__TASK DESCRIPTION__
Below is some data. Retype exactly the lines starting at the one with "cell area [%]" and ending at the one with "dstWorkIdx,4".

__PROVIDED MATERIAL__

== Segment start ==

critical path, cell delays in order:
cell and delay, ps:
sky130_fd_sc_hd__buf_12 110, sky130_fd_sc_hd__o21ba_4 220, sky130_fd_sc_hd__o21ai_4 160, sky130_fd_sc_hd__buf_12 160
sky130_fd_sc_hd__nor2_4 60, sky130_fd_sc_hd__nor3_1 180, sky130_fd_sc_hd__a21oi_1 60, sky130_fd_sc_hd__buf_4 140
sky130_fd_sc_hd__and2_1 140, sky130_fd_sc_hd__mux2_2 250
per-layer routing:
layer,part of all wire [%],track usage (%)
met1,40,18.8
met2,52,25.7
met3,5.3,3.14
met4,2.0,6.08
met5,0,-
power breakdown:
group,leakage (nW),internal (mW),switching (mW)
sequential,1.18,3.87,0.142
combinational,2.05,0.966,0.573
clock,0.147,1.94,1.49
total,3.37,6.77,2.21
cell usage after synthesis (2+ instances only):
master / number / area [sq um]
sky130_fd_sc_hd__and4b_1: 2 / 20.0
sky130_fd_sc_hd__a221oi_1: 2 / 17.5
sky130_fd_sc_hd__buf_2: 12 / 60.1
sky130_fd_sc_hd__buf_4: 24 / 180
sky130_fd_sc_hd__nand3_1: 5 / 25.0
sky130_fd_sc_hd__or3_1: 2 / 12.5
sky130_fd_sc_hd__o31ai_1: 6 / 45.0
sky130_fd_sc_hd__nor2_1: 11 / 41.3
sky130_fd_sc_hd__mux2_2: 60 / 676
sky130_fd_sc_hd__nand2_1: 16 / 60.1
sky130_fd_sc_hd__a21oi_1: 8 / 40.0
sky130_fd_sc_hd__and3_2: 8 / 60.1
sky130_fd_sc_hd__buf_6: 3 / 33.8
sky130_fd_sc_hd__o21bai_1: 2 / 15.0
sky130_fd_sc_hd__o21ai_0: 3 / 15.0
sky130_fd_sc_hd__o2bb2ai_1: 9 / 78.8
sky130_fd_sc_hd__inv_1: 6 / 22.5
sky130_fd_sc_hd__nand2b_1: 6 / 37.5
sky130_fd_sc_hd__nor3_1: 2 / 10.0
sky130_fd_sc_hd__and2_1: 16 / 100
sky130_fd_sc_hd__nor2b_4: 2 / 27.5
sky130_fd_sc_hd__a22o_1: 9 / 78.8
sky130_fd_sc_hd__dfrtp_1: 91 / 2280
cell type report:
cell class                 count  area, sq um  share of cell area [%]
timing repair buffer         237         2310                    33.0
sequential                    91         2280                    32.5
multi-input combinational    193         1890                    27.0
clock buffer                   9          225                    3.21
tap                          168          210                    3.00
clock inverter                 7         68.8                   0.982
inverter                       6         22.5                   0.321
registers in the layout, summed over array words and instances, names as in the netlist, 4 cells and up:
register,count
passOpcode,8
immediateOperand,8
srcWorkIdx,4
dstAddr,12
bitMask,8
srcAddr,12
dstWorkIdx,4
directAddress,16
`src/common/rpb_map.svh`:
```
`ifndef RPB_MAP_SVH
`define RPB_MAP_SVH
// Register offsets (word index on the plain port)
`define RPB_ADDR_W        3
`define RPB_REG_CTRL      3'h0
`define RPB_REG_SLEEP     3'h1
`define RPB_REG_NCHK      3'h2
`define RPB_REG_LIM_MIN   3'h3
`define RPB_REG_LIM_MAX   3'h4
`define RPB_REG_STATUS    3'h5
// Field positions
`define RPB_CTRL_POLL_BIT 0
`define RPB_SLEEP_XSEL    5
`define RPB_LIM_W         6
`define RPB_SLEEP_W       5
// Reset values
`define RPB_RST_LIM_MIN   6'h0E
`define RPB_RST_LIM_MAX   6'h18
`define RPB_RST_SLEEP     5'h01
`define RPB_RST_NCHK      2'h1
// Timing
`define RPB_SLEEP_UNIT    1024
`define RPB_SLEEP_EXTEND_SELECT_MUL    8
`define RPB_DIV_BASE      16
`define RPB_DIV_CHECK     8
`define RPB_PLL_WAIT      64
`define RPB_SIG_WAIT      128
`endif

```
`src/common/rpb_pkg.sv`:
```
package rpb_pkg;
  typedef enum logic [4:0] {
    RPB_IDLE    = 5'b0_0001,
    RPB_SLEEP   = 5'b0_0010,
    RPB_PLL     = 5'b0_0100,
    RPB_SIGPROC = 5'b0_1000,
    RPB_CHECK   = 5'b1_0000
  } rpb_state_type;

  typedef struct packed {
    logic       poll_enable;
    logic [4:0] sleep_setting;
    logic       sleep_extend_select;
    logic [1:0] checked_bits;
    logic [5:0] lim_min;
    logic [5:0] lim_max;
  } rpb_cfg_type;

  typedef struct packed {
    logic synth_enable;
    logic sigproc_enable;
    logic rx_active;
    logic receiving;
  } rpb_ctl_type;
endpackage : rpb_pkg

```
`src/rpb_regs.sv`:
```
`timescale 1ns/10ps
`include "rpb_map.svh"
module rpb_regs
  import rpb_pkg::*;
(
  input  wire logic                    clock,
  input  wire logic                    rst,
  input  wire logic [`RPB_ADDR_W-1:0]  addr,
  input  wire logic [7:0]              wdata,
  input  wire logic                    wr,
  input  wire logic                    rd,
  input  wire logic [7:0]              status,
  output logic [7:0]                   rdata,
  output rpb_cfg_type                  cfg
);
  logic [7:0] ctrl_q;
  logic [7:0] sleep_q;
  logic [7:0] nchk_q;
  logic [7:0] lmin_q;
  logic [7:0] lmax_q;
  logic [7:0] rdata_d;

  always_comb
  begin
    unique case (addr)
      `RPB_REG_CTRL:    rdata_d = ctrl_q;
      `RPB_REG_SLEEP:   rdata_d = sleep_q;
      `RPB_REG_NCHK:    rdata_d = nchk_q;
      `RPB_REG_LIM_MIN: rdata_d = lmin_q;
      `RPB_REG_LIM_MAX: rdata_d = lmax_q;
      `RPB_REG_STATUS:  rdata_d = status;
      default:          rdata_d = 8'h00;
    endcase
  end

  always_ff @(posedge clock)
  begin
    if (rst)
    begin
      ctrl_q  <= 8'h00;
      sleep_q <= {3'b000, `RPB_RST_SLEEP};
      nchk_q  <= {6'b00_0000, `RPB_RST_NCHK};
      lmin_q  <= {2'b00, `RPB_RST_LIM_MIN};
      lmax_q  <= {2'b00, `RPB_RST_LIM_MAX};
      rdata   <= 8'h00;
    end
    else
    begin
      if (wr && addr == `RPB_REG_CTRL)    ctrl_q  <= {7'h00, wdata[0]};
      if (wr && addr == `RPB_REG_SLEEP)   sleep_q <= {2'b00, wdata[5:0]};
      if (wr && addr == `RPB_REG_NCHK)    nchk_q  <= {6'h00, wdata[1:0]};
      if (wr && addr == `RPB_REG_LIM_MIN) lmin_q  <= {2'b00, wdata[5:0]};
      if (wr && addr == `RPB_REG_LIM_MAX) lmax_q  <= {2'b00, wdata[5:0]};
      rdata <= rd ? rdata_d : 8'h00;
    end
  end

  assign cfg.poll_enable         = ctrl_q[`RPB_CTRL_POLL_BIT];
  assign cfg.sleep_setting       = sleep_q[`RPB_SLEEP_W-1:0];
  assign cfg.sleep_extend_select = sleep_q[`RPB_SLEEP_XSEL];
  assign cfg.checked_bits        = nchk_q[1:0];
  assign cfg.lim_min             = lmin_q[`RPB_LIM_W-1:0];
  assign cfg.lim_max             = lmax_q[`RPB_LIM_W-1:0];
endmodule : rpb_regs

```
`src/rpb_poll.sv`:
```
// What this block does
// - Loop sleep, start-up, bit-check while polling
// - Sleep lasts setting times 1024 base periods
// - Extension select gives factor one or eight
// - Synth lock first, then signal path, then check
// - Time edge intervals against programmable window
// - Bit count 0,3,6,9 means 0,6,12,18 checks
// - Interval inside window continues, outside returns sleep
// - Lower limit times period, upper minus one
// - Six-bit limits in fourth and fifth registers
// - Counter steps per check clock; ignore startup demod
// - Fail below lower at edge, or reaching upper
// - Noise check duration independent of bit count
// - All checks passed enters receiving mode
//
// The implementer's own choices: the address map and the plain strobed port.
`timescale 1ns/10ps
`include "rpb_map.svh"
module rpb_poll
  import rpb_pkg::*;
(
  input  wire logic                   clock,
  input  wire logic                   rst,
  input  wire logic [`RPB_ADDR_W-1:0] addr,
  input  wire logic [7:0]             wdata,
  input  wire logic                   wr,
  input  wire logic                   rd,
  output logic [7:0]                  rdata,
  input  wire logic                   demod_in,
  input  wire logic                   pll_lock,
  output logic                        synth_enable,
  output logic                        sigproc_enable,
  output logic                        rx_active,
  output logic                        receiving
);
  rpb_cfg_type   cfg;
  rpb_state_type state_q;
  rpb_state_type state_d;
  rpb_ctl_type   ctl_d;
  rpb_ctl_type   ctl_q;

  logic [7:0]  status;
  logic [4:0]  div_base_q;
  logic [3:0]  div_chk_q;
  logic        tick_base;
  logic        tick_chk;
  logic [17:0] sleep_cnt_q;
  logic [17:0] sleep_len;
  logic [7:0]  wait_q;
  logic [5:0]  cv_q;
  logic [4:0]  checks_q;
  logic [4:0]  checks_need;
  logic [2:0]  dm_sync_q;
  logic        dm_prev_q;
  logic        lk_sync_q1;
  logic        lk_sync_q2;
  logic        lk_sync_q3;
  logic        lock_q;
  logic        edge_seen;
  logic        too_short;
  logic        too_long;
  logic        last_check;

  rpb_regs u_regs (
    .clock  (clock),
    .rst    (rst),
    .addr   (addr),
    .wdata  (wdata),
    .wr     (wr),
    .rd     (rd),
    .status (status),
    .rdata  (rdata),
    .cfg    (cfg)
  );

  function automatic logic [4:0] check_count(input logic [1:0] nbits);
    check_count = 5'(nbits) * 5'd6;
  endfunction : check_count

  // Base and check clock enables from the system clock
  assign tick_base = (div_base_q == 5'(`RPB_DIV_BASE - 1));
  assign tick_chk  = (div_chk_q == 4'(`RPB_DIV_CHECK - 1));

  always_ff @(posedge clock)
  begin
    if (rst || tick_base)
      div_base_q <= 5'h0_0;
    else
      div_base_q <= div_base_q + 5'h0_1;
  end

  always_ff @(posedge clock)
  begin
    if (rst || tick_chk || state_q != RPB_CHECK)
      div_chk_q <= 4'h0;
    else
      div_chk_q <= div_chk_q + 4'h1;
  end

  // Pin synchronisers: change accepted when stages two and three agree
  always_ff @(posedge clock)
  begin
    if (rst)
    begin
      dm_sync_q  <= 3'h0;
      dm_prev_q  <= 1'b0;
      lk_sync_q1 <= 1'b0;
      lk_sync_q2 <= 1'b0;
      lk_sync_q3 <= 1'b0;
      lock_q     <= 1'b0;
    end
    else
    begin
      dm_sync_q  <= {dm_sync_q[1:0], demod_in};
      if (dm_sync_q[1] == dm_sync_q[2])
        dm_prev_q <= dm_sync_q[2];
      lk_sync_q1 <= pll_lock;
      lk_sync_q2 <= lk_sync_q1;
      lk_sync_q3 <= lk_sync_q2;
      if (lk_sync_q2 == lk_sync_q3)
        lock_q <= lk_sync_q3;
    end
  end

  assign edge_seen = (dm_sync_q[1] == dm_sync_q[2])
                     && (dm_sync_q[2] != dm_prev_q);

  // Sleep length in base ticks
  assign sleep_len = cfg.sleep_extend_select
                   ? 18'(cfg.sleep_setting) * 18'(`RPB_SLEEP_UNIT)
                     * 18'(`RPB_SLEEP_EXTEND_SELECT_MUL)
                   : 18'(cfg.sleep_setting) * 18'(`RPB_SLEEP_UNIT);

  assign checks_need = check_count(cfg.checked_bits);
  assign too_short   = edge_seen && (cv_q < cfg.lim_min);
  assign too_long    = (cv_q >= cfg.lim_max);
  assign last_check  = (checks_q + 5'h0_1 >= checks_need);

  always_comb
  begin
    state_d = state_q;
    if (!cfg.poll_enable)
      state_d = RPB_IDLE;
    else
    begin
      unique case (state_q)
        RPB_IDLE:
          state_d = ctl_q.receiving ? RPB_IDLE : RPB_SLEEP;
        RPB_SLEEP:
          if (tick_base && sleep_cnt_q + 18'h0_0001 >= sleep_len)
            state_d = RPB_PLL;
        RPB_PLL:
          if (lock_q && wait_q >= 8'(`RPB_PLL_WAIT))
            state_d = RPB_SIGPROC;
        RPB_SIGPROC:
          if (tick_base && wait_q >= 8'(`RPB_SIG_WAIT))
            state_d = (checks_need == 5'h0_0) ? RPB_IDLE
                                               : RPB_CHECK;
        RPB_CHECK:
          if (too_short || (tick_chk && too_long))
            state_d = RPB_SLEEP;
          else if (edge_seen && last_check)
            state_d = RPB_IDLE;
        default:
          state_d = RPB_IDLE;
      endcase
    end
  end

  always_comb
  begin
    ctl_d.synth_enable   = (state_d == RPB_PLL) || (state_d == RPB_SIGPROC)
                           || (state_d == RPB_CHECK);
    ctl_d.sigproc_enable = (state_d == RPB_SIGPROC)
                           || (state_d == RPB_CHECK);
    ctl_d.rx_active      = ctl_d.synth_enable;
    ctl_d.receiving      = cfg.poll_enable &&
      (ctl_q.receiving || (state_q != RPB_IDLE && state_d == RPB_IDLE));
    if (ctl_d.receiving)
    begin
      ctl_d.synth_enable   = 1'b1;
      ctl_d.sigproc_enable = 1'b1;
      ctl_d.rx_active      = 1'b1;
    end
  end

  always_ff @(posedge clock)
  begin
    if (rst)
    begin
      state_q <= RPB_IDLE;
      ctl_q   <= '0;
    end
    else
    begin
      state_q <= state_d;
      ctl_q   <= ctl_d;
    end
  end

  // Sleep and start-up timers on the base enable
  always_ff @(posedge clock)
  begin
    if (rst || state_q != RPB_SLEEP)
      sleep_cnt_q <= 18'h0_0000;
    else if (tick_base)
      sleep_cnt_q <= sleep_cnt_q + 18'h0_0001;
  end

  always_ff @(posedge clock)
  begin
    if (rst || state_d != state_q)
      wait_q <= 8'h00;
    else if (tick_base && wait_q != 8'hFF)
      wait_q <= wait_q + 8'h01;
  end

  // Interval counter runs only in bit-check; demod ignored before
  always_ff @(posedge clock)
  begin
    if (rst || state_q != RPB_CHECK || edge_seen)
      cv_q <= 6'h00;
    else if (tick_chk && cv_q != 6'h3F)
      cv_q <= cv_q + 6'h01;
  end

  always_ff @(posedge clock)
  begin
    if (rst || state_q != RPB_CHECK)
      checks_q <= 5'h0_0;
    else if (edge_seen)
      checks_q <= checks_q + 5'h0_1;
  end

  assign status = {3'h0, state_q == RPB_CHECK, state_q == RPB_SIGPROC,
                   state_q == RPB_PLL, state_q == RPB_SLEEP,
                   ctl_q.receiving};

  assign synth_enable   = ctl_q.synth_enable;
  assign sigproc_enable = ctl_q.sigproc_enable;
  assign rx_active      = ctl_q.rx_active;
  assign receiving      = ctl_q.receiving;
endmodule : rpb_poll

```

== Segment end ==

__EXERCISE OUTPUT__
cell class                 count  area, sq um  share of cell area [%]
timing repair buffer         237         2310                    33.0
sequential                    91         2280                    32.5
multi-input combinational    193         1890                    27.0
clock buffer                   9          225                    3.21
tap                          168          210                    3.00
clock inverter                 7         68.8                   0.982
inverter                       6         22.5                   0.321
registers in the layout, summed over array words and instances, names as in the netlist, 4 cells and up:
register,count
passOpcode,8
immediateOperand,8
srcWorkIdx,4
dstAddr,12
bitMask,8
srcAddr,12
dstWorkIdx,4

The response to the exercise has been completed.